I looked round at him in surprise. It had not, until that moment, occurred to me that I needed his leave. I had simply known from the moment that I opened out the tablets, that I was going, in the natural order of things, as day follows night, as night follows day.

Next morning in the outer court, with the horses already brought round from the stables, I knelt to receive my father’s blessing before mounting to ride away. It was a morning of broken skies, a little thin wind and a fine spitting rain.

I had already taken my leave of Luned more privately in the orchard where the first white petals were drifting down. Conn and I both. How it came about that Conn was coming with me, I have never been sure; there did not seem to have been any argument or discussion, it seemed to be as much the natural way of things as it was that I should follow the Prince. Even my father had raised no objection, and Lleyn when he saw the two of us in the courtyard, and
the extra horse, had only shrugged and said, ‘Well, I dare say he will not be the only one.’

Luned had made no protest either, back there among the apple trees. Her eyes had looked huge and very dark, but they would have looked like that if I had been riding alone. I had given Gelert into her keeping. ‘Keep Gelert for me, let him hunt with the pack but don’t let him be housed in the kennels or he’ll forget all his manners before I come back.’

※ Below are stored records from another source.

--- config.mk ---
export PLATFORM = sky130hd
export DESIGN_NAME = rom_bank_counter
export DESIGN_NICKNAME = d
export VERILOG_FILES = /design/src/rtl/rom_bank_pkg.sv /design/src/rtl/rom_bank_ctrl.sv /design/src/rtl/rom_bank_datapath.sv /design/src/rtl/rom_bank_counter.sv
export SDC_FILE = /design/constraint.sdc
export NUM_CORES = 1
export LEC_CHECK = 0
export BUFFER_PORTS_ARGS = -buffer_cell sky130_fd_sc_hd__buf_2
export CELL_PAD_IN_SITES_DETAIL_PLACEMENT = 1
export CELL_PAD_IN_SITES_GLOBAL_PLACEMENT = 1
export CORE_MARGIN = 4
export CORE_UTILIZATION = 23
export CTS_CLUSTER_DIAMETER = 30
export DETAILED_ROUTE_END_ITERATION = 7
export PLACE_DENSITY_LB_ADDON = 0.2
export SYNTH_ARGS = -nofsm -noshare
export SYNTH_HDL_FRONTEND = slang
export SYNTH_HIERARCHICAL = 1
export SYNTH_SLANG_ARGS = --single-unit
--- constraint.sdc ---
create_clock -name clk -period 2.2 [get_ports clk]
set_input_delay 0.11 -clock clk [delete_from_list [all_inputs] [get_ports clk]]
set_output_delay 0.11 -clock clk [all_outputs]
set_load 0.1 [all_outputs]
--- src/rtl/rom_bank_pkg.sv ---
package rom_bank_pkg;

  // Strobes sent from control to datapath
  typedef struct packed {
    logic advance;   // step the bank count at this clock edge
  } bankStrobe_t;

endpackage

--- src/rtl/rom_bank_ctrl.sv ---
module rom_bank_ctrl
  import rom_bank_pkg::*;
#(
  parameter int DEC_W = 4,
  parameter logic [DEC_W-1:0] WIN_BASE = 4'h5
) (
  input  logic             clk,
  input  logic             rstN,
  input  logic [DEC_W-1:0] addrHi,
  input  logic             m2,
  output bankStrobe_t      strobe,
  output logic             romCeN
);

  logic m2Prev;
  logic inWindow;
  logic m2Fall;

  always_ff @(posedge clk or negedge rstN) begin
    if (!rstN) m2Prev <= 1'b0;
    else       m2Prev <= m2;
  end

  always_comb begin
    inWindow       = (addrHi == WIN_BASE);
    m2Fall         = m2Prev & ~m2;
    strobe.advance = m2Fall & inWindow;
    romCeN         = ~inWindow;
  end

endmodule

--- src/rtl/rom_bank_datapath.sv ---
module rom_bank_datapath
  import rom_bank_pkg::*;
#(
  parameter int WIN_BITS = 12,
  parameter int CNT_W    = 5,
  localparam int HI_W    = CNT_W + 1,
  localparam int ROM_W   = WIN_BITS + HI_W
) (
  input  logic                clk,
  input  logic                rstN,
  input  bankStrobe_t         strobe,
  input  logic                upperSel,
  input  logic [WIN_BITS-1:0] cpuLow,
  output logic [HI_W-1:0]     romHiAddr,
  output logic [ROM_W-1:0]    romAddr
);

  logic [CNT_W-1:0] bankCnt;

  // Free-running wrap: the count rolls over naturally at 2**CNT_W
  always_ff @(posedge clk or negedge rstN) begin
    if (!rstN)               bankCnt <= '0;
    else if (strobe.advance) bankCnt <= bankCnt + 1'b1;
  end

  assign romHiAddr = {upperSel, bankCnt};

  // Low bits pass straight through, high bits take the bank lines
  for (genvar i = 0; i < ROM_W; i++) begin : g_addr
    if (i < WIN_BITS) begin : g_low
      assign romAddr[i] = cpuLow[i];
    end else begin : g_high
      assign romAddr[i] = romHiAddr[i-WIN_BITS];
    end
  end

endmodule

--- src/rtl/rom_bank_counter.sv ---
module rom_bank_counter
  import rom_bank_pkg::*;
#(
  parameter int ADDR_W   = 16,
  parameter int WIN_BITS = 12,
  parameter int CNT_W    = 5,
  parameter logic [ADDR_W-WIN_BITS-1:0] WIN_BASE = 4'h5,
  localparam int DEC_W   = ADDR_W - WIN_BITS,
  localparam int HI_W    = CNT_W + 1,
  localparam int ROM_W   = WIN_BITS + HI_W
) (
  input  logic              clk,
  input  logic              rstN,
  input  logic [ADDR_W-1:0] cpuAddr,
  input  logic              m2,
  input  logic              upperSel,
  output logic              romCeN,
  output logic [HI_W-1:0]   romHiAddr,
  output logic [ROM_W-1:0]  romAddr
);

  bankStrobe_t strobe;

  rom_bank_ctrl #(
    .DEC_W   (DEC_W),
    .WIN_BASE(WIN_BASE)
  ) u_ctrl (
    .clk   (clk),
    .rstN  (rstN),
    .addrHi(cpuAddr[ADDR_W-1:WIN_BITS]),
    .m2    (m2),
    .strobe(strobe),
    .romCeN(romCeN)
  );

  rom_bank_datapath #(
    .WIN_BITS(WIN_BITS),
    .CNT_W   (CNT_W)
  ) u_dp (
    .clk      (clk),
    .rstN     (rstN),
    .strobe   (strobe),
    .upperSel (upperSel),
    .cpuLow   (cpuAddr[WIN_BITS-1:0]),
    .romHiAddr(romHiAddr),
    .romAddr  (romAddr)
  );

endmodule

Yosys cells after proc, flatten, opt, wreduce, memory -nomap -nowiden:

Cells that the tools add are included.

* bits in registers: 6
* input port bits: 20
* output and inout port bits: 25

* add/subtract/negate cells: 1
* equality and inequality tests: 1
* bitwise gates (word level): 4

Operator list (count)
* $add 5x1->5 const B: 1
* $eq 4x3->1 const B: 1
* $and 1x1->1: 2
* $not 1->1: 2

Logic depth before layout (Yosys ltp):

Gate-level depths: netlist of the first run.

* word-level depth: 3
* depth in mapped cells: 4

Cells and area by module:

Netlist of the first run, hierarchy kept.

Modules (own cells, without submodules)
* rom_bank_datapath: instances 1, cells an instance 33, area an instance 342.8 µm², sequential area each 125.1 µm²
* rom_bank_ctrl: instances 1, cells an instance 3, area an instance 65.1 µm², sequential area each 25.0 µm²

Worst setup path after synthesis of the first run:

OpenSTA, ideal clock, no wires.

* path kind: reg2reg
* start point: reg u_dp.bankCnt[0]
* end point: reg u_dp.bankCnt[1]
* setup time: 126 ps
* data arrival time: 1571 ps
* setup slack: 504 ps
* cell stages (with the launch flop): 3
* period minus slack after synthesis: 1696 ps
* cells stage by stage: dfrtp_1 -> ha_1 -> mux2_2

* longest elaborated chain between the ends: 1

Ends and longest elaborated chain
* start: declaration: RTL line rom_bank_datapath.sv:18 `logic [CNT_W-1:0] bankCnt;`
* start signal: assignment: RTL line rom_bank_datapath.sv:23 `else if (strobe.advance) bankCnt <= bankCnt + 1'b1;`
* $add 5x1->5: RTL line rom_bank_datapath.sv:23

No other way between the ends.
A chain may end at the register's enable or synchronous reset.

Worst setup path in the final report of the first run:

* start point: in m2
* end point: reg u_dp.bankCnt[1]

* longest elaborated chain between the ends: 3

Ends and longest elaborated chain
* start: declaration: RTL line rom_bank_counter.sv:15 `input logic m2,`
* $not 1->1: RTL line rom_bank_ctrl.sv:26 `m2Fall = m2Prev & ~m2;`
* $and 1x1->1: RTL line rom_bank_ctrl.sv:26
* $and 1x1->1: RTL line rom_bank_ctrl.sv:27 `strobe.advance = m2Fall & inWindow;`
* via strobe: RTL line rom_bank_counter.sv:22 `bankStrobe_t strobe;`

The timed path passes the listed nets, and every way through them passes these cells.

==> impl_metrics.yaml, run 1 <==
finish:
  final_layout_size_suffix_gt1_share_pct: 59.0
  syn_to_final_growth_pct: 3.68
  num_antenna_cells: 0
  fillers: 191
  post-route-util_pct: 26.5
  nNetsFinal: 62
clock_network:
  clk_latency_ns: 0.25
  numCtsBuffers: 3
  clk_pin_slew_worst_paths_ns: 0.05
  cts_tree: "yes"
  cts_buffer_depth: 2
  cts_resized: 0
  cts-root-buf: "clkbuf_4"
  cts_setup_buffers: 0
  cts.sinks: 6
  hold_buffers: 2
  htreeDepth: 1
synth:
  synth_area_leader_cell: "dfrtp_1"
  synth_area_leaders: "dfrtp_1 (37%), buf_4 (35%), nand4bb_4 (6.7%)"
  yosys-top-cells-count: "buf_4 (19), dfrtp_1 (6), xnor2_1 (3)"
  async_flop_share_pct: 100
  synth_cell_types: 10
  synthCells: 36
  yosysWarnings: 6
  synth_area_per_cell_um2: 11.3
  netlist_area_um2: 408
  yosys.area.top_type_share_pct: 36.8
  synth_fp_nets: 57
  ys.flop_type: "dfrtp_1"
  synth-seq-area-share_pct: 36.8
  ys_seq_elements: 6
  synth.most_common_cell: "buf_4"
  synth_edf_count: 0
floorplan:
  die_x_um: 50.1
  die-area_mm2: 0.00251
  rows: 14
  core_mm2: 0.00159
  num_io_pins: 45
  start_util_pct: 25.6
  die_y_um: 50.1
timing:
  fin_crit_ns: 1.34
  drv_slew: 0
  fin_hold_ws_ns: 0.220
  slew_headroom_pct: 66.9
  rsz0062_at_grt: "no"
  fmax_ghz: 0.747
  setup_viol: 0
  tightestPinTransition_ns: 0.499
  period_share_pct: 60.9
  hold_viol: 0
  skew_ns: 0.000881
  tns_ns: 0
drt:
  drt-vias-per-instance: 3.94
  route.detailed.drc: 0
  first_pass_iters: 1
  drtIter0Drc: 0
  wl_um: 897
  drtAntennaViolNets: 0
  wl_per_cell_um: 14.2
  vias: 248
critical_path:
  worst-endpoint-required_ns: 2.33
  path_max_fanout: 5
  critical_path_class: "primary input to register"
  startpoint_type: "primary input"
  arrival_ns: 1.47
  critPathCaptureType: "register"
grt:
  grt_pass1_wl_mm: 1.37
  grt_pass1_vias: 270
  antenna_found_initial: 0
  grt_max_degree: 7
  track_usage_pct: 7.95
  grt-ovfl-total: 0
place:
  gp_congestion: 0.665
  port_buffers: 17
job:
  drv_cap: 0
worst_hold_path:
  min_path_type: "primary input to async pin"
power_and_ir_drop:
  ir_drop_v: 0.000821
  power_density_mw_per_mm2: 1310
  leakage_nw: 0.215
  total_power_mw: 0.556
status:
  status: "finished, final reports clean"
[cell type report]
class                   count  area [um2]  area share, %
well taps                  24        30.0           7.10
multi-input cells          11         115           27.2
flip-flops and latches      6         150           35.5
clock buffers               3        22.5           5.33
repair buffers             19         105           24.9
[placed cells by master, fill, tap and decap left out]
cell type	synthesis	final
buf_2	0	17
dfrtp_1	6	6
clkbuf_4	0	3
xnor2_1	3	3
dlygate4sd3_1	0	2
nand4_1	2	2
nand4bb_4	1	1
nor3b_2	1	1
xor2_1	1	1
nand2_1	1	1
mux2_2	1	1
ha_1	1	1
[per-stage QoR]
stage / setup WS, ns / std cells / area (um2)
after global placement: 0.968 / 58 / 380
final: 0.861 / 63 / 423
after CTS: 0.863 / 63 / 423
after detailed placement: 0.939 / 58 / 380
after floorplan: 0.504 / 36 / 408
after global routing: 0.825 / 63 / 423
[logic make-up (layout without fill, tap and decap cells)]
logic type / Yosys count / count (layout) / synth area share, %
adders and majority gates: 1 / 1 / 3.07
xor gates and xnor gates: 4 / 4 / 8.59
and+or+nand+nor: 5 / 5 / 13.8
muxes: 1 / 1 / 2.76
DFF: 6 / 6 / 36.8
buffers and inverters: 19 / 22 / 35.0
[state kept, by name, indices dropped and copies added, names as in the netlist]
register and count:
u_dp/bankCnt 5, u_ctrl/m2Prev 1
[worst paths after layout]
check / start / to / slack (ns) / cells after the start
setup / recovery: m2 / u_dp/bankCnt[1]$_DFFE_PN0P_ / 0.86 / 4
min in group clk: cpuAddr[2] / romAddr[2] / 0.22 / 0
max in group asynchronous: rstN / u_dp/bankCnt[3]$_DFFE_PN0P_ / 1.83 / 2
hold reg to reg: u_dp/bankCnt[4]$_DFFE_PN0P_ / u_dp/bankCnt[4]$_DFFE_PN0P_ / 0.50 / 1
setup reg to reg: u_ctrl/m2Prev$_DFF_PN0_ / u_dp/bankCnt[1]$_DFFE_PN0P_ / 1.07 / 2
hold / removal: rstN / u_dp/bankCnt[4]$_DFFE_PN0P_ / 0.22 / 2
[routing by layer]
| metal | vias to the layer above | wire length, um | global-route usage, % |
|---|---|---|---|
| li1 | 105 | - | - |
| met1 | 104 | 276 | 6.51 |
| met2 | 25 | 386 | 11.5 |
| met3 | 14 | 170 | 3.92 |
| met4 | 0 | 64 | 12.0 |
| met5 | - | 0 | 0 |
[worst max-delay path, stage by stage]
cell,delay [ns]
dlygate4sd3_1,0.52
buf_2,0.13
nor3b_2,0.33
mux2_2,0.37
[where the power goes]
part	leakage, nW	switching [mW]	internal [mW]
clock network	0.0138	0.0420	0.0619
registers	0.0790	0.0218	0.127
logic	0.122	0.261	0.0428
Power figures use the tool's default switching activity.
==> run 2, diff against run 1 <==
CORE_UTILIZATION = 19   (was 23)
clock period = 1.09 ns   (was 2.2 ns; I/O delays follow)
==> impl_metrics.yaml, run 2 (synthesis results as in run 1) <==
finish:
  mostFrequentLayoutCell: "buf_12"
  finish.instance_area_um2: 682
  largest_reg_flops: 5
  final_layout_size_suffix_gt1_share_pct: 75.6
  post-route-util_pct: 34.1
  num_antenna_cells: 0
  fillers: 219
  multiInputGateArea_um2: 138
  regArea_um2: 169
  layout_common_cells: "buf_12 (11), buf_2 (6), dfrtp_4 (5)"
  syn_to_final_growth_pct: 67.2
  nNetsFinal: 67
  top_regs: "u_dp/bankCnt x5, u_ctrl/m2Prev x1"
  max_flop_register: "u_dp/bankCnt"
critical_path:
  path_max_fanout: 4
  cp-startpoint: "u_dp/bankCnt[1]$_DFFE_PN0P_"
  critPathBufInv: 2
  critPathCaptureType: "output pin"
  crit_chain: "buf_6, buf_12"
  cp_top_family: "flip-flops"
  critical_path_class: "register to output pin"
  arrival_ns: 1.06
  regToRegStartpoint: "u_dp/bankCnt[0]$_DFFE_PN0P_"
  cp_slowest_cell: "dfrtp_4"
  startpoint_type: "register"
  max_stage_delay_ns: 0.49
  worst-endpoint-required_ns: 1.04
place:
  place_area_um2: 608
  place_ws_ns: -0.0596
  hpwl_um: 722
  port_buffers: 17
  gp_congestion: 0.690
floorplan:
  core_mm2: 0.00200
  die_y_um: 54.3
  die_x_um: 54.3
  rows: 16
  num_io_pins: 45
  die-area_mm2: 0.00295
  start_util_pct: 20.4
timing:
  rsz0062_at_grt: "yes"
  drv_slew: 0
  fin_hold_ws_ns: 0.109
  setup_viol: 4
  skew_ns: 0.00638
  fmax_ghz: 0.897
  slew_headroom_pct: 82.2
  setup_slack_ns: -0.0250
  hold_viol: 0
  fin_crit_ns: 1.11
  tns_ns: -0.0746
  period_share_pct: 102
  tightestPinTransition_ns: 0.266
job:
  drv_cap: 0
clock_network:
  clk_latency_ns: 0.26
  cts_buffer_depth: 2
  clk_pin_slew_worst_paths_ns: 0.05
  cts_tree: "yes"
  htreeDepth: 1
  cts-root-buf: "clkbuf_4"
  numCtsBuffers: 3
  cts.sinks: 6
worst_hold_path:
  min_path_type: "primary input to output pin"
  min_from: "cpuAddr[6]"
grt:
  grt_pass1_vias: 312
  grt-ovfl-total: 0
  antenna_found_initial: 0
  grt_max_degree: 7
  track_usage_pct: 6.90
  grt_pass1_wl_mm: 1.38
power_and_ir_drop:
  ir_drop_v: 0.00132
  leakage_nw: 0.279
  power.share.clock_pct: 15.6
  p_int_mw: 0.797
  p_sw_mw: 0.747
  power_density_mw_per_mm2: 2260
  switching_share_pct: 48.4
  comb_power_share_pct: 63.7
  pwr-share-seq_pct: 20.7
drt:
  wl_per_cell_um: 12.5
  wl_um: 900
  route.detailed.drc: 0
  drt-vias-per-instance: 3.67
  drtIter0Drc: 5
  first_pass_iters: 4
  drtAntennaViolNets: 0
  vias: 264
status:
  violations: "negative setup slack"
  status: "finished with violations"
-- run 2: cell count changes in the layout (fill, tap and decap cells not counted), sizes merged --
cell	previous run	this run
buf	17	22
clkbuf	3	4
-- run 2: final cells by class --
| cell class | count | share of cell area [%] |
|---|---|---|
| tap | 27 | 4.95 |
| sequential | 6 | 24.8 |
| clock buffer | 4 | 3.85 |
| multi-input combinational | 11 | 20.2 |
| timing repair buffer | 24 | 46.2 |
-- run 2: per-stage QoR --
stage | total power [mW] | instances
CTS | 1.49 | 71
finish | 1.54 | 72
global route | 1.61 | 72
floorplan | 1.13 | 36
detailed placement | 1.23 | 65
global placement | 1.22 | 65
-- run 2: power groups by stage --
stage	registers [mW]	clock network (mW)	logic [mW]
after floorplan	0.549	0	0.582
after global placement	0.301	0	0.922
after detailed placement	0.304	0	0.930
after CTS	0.304	0.247	0.943
after global routing	0.327	0.267	1.02
final	0.320	0.241	0.983
-- run 2: layer usage --
| metal | share of wire, % | routed length, um | track usage (%) | vias up |
|---|---|---|---|---|
| li1 | - | - | - | 116 |
| met1 | 31 | 277 | 5.90 | 118 |
| met2 | 48 | 435 | 10.8 | 14 |
| met3 | 12 | 106 | 1.09 | 16 |
| met4 | 9.0 | 81 | 11.6 | 0 |
| met5 | 0 | 0 | 0 | - |
-- run 2: worst paths after layout --
kind,endpoint,slack (ns),cells past startpoint
worst max-delay path,romHiAddr[1],-0.02,2
worst min-delay path,romAddr[6],0.11,0
worst max register to register,u_dp/bankCnt[1]$_DFFE_PN0P_,0.01,2
worst min register to register,u_dp/bankCnt[4]$_DFFE_PN0P_,0.56,1
max in group asynchronous,u_dp/bankCnt[0]$_DFFE_PN0P_,0.78,2
min in group asynchronous,u_dp/bankCnt[3]$_DFFE_PN0P_,0.15,2
-- run 2: timing repair --
action,in CTS,in global routing
hold buffers,2,0
gates resized for setup,1,2
buffers inserted,0,1
pin swaps,0,1
endpoints found under the setup margin,5,7
endpoints found under the hold margin,7,0
-- run 2: worst register-to-register path, delay by kind of cell (launching register included) --
kind | cells | cell delay, ns
flip-flops | 1 | 0.49
adder cells (fa/ha/maj) | 1 | 0.24
multiplexers | 1 | 0.25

‘He shall sleep in my chamber,’ she said, and took the leash from my hand. He was quite used to that, but when I went to rub his head, he whimpered and licked my thumb, looking up at me with puzzled eyes as though he knew that something strange was in the wind.

I had kissed Luned, then; the first time ever I had kissed her, like a brother, yet not altogether like a brother, with Conn standing by. I do not know whether he kissed her too; I turned away to the gate leaving them for the moment behind me. But I do know that he had had yesterday’s hawthorn mouse in his hand, and I never saw it again.

There was quite a gathering on the colonnade steps to see us ride away; my father and Owain, and the plump little bride in tears - tears would always come easy to that one - Old Nurse, also, and others of the household, and Tydeus with a drip on the end of his long nose. I had asked Tydeus once what he should do when his days of tutoring me were over, and he had said, ‘Rejoice! And go down to the monastery and ask the Father Abbot to shave the front of my head, and have peace and a modicum of intelligent conversation with Brother Pebwyr in my old age.’ But I suppose he
had a certain fondness for me, after all. I looked once towards the dark gape of the house door behind, half hoping to see Luned and Gelert one more time, but she must have taken him to her chamber and bided with him knowing that left alone he would have howled.